Capstan Shanties

(Ankerwinden Shanties)

 

Den Anker eines Schiffes zu heben, war wohl die schwerste Arbeit an Bord. Die Ankerkette musste siebenmal so lang sein wie die vorherrschende Wassertiefe. Das bedeutete, dass das Schiff zuerst über den Anker gezogen werden musste, bevor dieser gehoben werden  konnte.

 

Die Ankerwinde ist ein pilzförmiger Gegenstand, der am oberen Ende eine Reihe von Löchern hat, in denen man Holzstangen (Bars) platzieren kann. Von oben betrachtet sieht die Ankerwinde dann wie ein Wagenrad ohne Lauffläche aus. Das Tau oder die Kette wird normalerweise 3mal um den Windenkopf gelegt. Dann marschieren die Seeleute, die Bars drückend, um die Winde.

 

 

 

Weil die Arbeit an der Ankerwinde einen gleichmäßigen Druck erfordert, hat auch der Capstan Shanty einen durchgehenden Rhythmus.
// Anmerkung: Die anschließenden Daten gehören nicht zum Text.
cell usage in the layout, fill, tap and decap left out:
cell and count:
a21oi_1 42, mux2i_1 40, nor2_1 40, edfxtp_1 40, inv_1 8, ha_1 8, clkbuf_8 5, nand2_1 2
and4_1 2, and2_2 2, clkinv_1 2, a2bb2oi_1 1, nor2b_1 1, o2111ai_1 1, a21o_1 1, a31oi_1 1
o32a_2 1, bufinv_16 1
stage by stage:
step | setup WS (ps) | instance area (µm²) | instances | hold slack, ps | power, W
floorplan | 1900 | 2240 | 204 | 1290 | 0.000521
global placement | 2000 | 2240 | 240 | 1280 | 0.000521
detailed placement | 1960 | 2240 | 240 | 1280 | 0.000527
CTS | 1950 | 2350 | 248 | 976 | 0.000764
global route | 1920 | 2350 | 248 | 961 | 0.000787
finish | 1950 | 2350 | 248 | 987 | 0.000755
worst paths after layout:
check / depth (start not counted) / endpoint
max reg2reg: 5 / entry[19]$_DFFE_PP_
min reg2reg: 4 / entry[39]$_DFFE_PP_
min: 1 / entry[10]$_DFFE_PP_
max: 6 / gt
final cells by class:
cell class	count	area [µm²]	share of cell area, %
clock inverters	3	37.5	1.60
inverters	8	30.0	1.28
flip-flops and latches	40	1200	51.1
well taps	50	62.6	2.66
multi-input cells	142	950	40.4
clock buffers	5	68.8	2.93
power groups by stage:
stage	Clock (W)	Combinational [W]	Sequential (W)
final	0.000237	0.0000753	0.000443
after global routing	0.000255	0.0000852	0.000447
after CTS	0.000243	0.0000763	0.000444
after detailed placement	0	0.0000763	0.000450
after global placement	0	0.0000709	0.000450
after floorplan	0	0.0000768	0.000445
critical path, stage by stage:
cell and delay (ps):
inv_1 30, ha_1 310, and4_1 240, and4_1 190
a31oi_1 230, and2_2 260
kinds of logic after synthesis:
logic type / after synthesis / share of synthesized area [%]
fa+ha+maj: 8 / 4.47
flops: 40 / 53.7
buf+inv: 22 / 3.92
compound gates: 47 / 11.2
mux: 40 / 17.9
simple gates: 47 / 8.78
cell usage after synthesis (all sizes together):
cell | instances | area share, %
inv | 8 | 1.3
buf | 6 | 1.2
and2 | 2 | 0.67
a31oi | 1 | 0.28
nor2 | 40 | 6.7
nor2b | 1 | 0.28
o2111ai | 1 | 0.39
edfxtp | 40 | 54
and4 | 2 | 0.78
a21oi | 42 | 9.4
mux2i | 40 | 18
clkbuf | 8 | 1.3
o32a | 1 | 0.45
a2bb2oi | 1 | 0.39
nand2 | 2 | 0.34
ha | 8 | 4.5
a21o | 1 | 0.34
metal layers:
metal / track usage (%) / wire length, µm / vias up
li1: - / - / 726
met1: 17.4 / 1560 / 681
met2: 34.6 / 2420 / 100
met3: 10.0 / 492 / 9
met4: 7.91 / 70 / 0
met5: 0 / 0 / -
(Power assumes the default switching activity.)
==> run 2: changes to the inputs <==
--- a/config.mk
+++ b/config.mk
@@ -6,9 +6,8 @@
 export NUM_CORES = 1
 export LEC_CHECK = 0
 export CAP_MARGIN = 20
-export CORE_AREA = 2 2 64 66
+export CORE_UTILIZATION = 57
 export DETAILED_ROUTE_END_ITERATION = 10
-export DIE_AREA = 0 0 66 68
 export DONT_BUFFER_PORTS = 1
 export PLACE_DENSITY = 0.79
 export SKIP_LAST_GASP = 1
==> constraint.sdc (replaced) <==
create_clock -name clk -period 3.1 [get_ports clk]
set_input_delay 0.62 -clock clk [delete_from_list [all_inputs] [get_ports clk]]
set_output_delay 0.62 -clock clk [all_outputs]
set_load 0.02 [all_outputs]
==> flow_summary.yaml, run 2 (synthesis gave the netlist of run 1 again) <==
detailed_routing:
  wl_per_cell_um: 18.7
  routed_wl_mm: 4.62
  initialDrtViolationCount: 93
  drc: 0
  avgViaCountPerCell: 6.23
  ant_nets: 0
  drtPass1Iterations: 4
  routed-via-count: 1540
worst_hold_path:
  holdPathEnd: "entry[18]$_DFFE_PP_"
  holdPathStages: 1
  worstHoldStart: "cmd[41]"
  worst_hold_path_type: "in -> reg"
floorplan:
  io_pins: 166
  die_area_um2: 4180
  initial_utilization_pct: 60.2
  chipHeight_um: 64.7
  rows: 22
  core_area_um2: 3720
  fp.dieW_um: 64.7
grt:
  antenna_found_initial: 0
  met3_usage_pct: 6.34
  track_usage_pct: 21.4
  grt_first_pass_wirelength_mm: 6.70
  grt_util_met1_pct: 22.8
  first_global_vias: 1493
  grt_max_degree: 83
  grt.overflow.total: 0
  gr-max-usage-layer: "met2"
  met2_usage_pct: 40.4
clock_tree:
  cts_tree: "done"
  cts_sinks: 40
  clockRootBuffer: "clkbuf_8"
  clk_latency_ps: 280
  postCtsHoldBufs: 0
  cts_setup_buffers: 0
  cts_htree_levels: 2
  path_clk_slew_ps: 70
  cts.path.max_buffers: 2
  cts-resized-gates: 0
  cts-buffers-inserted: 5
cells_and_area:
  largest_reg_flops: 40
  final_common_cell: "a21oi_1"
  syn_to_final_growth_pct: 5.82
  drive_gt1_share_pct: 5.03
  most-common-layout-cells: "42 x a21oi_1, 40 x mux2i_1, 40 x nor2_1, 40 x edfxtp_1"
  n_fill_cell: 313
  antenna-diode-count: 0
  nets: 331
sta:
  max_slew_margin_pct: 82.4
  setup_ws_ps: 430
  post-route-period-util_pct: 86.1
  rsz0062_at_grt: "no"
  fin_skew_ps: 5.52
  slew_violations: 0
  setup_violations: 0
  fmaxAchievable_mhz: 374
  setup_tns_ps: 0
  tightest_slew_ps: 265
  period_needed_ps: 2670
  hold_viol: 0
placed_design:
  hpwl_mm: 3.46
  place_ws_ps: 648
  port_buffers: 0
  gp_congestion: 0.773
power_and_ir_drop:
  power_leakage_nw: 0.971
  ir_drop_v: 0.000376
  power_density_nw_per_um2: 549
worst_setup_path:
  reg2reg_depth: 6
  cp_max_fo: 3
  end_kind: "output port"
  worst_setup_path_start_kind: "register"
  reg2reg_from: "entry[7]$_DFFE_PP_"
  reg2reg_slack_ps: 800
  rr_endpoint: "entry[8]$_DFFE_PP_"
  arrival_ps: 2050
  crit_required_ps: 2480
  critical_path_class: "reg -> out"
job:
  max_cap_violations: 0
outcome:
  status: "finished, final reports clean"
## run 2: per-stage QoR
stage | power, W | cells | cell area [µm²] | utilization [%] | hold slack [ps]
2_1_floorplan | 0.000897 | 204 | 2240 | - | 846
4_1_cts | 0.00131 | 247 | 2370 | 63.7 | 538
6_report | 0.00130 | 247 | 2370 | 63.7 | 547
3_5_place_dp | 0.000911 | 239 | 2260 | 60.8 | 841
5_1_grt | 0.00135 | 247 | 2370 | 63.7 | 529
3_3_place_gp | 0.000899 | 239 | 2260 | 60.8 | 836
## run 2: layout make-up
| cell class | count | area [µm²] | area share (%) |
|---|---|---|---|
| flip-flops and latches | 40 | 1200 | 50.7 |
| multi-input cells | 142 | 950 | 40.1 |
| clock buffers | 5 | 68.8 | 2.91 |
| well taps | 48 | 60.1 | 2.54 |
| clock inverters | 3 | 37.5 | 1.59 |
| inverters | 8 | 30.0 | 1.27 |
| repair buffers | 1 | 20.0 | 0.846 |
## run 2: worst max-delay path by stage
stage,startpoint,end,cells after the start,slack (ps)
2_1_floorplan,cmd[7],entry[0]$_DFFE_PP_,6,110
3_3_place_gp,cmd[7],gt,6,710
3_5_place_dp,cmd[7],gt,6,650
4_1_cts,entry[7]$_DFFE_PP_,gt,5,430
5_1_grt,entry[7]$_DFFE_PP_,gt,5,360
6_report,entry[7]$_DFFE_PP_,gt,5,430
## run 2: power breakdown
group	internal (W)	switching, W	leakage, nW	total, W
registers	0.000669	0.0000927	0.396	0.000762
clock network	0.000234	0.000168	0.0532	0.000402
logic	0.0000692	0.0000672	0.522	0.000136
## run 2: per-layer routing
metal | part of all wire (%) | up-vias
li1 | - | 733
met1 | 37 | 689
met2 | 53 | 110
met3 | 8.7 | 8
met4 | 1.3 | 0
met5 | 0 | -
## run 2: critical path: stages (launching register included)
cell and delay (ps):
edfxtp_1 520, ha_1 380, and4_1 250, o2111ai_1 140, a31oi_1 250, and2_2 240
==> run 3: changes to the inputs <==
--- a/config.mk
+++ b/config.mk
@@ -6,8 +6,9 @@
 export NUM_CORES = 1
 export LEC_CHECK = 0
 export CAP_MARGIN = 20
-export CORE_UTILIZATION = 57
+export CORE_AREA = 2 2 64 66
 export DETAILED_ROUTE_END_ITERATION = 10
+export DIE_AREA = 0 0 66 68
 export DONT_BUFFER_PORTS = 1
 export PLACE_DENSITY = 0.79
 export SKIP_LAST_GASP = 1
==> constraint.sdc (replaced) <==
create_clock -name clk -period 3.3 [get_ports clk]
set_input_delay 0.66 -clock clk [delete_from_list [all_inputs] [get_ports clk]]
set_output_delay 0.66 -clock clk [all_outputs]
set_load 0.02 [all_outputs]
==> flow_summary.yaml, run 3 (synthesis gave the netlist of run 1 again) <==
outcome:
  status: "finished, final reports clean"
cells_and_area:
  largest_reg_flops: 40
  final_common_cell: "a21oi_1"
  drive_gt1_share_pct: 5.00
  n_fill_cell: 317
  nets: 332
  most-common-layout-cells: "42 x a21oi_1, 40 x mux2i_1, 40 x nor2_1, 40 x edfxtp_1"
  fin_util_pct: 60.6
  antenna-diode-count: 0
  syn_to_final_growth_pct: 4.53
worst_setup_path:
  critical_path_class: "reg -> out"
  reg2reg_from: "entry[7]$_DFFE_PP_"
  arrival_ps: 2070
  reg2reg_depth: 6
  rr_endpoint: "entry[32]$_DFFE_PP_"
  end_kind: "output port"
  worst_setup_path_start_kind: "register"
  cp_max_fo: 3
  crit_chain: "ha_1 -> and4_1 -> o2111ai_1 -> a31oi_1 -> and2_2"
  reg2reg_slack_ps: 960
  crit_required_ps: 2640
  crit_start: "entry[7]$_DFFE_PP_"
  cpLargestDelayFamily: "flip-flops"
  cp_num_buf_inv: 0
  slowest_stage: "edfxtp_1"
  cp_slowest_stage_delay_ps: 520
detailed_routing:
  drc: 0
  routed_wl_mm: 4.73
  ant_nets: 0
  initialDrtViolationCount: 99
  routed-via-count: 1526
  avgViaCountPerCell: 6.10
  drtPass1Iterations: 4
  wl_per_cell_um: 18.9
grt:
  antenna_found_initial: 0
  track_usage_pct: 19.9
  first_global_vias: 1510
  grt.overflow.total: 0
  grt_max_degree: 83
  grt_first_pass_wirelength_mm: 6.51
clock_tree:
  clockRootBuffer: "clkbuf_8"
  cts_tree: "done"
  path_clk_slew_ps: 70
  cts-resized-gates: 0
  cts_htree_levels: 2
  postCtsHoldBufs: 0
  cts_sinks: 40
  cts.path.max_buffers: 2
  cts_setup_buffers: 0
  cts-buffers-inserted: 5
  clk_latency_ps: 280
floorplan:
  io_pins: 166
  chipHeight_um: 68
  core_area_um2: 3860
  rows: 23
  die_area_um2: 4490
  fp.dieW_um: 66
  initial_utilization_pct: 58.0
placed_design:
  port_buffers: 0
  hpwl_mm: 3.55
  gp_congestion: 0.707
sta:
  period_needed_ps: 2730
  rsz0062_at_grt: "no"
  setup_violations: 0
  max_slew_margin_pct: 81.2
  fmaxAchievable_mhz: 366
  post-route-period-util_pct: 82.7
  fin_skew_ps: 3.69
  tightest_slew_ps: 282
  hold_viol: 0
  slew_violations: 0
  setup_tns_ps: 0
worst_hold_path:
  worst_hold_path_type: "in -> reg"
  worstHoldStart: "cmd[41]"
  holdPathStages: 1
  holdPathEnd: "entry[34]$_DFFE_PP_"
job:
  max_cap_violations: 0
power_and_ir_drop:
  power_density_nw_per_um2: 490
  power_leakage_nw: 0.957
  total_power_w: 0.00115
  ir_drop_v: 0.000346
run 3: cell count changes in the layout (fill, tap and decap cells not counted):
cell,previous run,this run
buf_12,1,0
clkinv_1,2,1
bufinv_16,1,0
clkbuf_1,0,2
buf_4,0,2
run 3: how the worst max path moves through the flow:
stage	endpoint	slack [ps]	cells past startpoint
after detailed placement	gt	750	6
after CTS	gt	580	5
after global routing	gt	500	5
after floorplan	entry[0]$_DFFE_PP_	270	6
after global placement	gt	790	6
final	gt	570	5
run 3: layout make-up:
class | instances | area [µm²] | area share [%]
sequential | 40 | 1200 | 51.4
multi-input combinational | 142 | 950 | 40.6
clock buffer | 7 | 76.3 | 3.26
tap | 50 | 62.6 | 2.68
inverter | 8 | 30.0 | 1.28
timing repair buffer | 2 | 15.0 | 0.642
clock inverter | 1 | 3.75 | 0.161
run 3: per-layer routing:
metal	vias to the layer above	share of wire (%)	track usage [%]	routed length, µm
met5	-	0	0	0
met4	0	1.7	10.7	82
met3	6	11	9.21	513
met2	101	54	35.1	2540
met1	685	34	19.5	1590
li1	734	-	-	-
Die Lieder haben Strophen und Refrains und haben die Aufgabe, die Seeleute gleichmäßig um die Winde laufen zu lassen. Wie bereits gesagt, konnte die Arbeit länger dauern als das Lied. Jetzt war es die Aufgabe vom Shantyman, zu improvisieren und neue Strophen zu erfinden, damit die Arbeit erledigt werden konnte.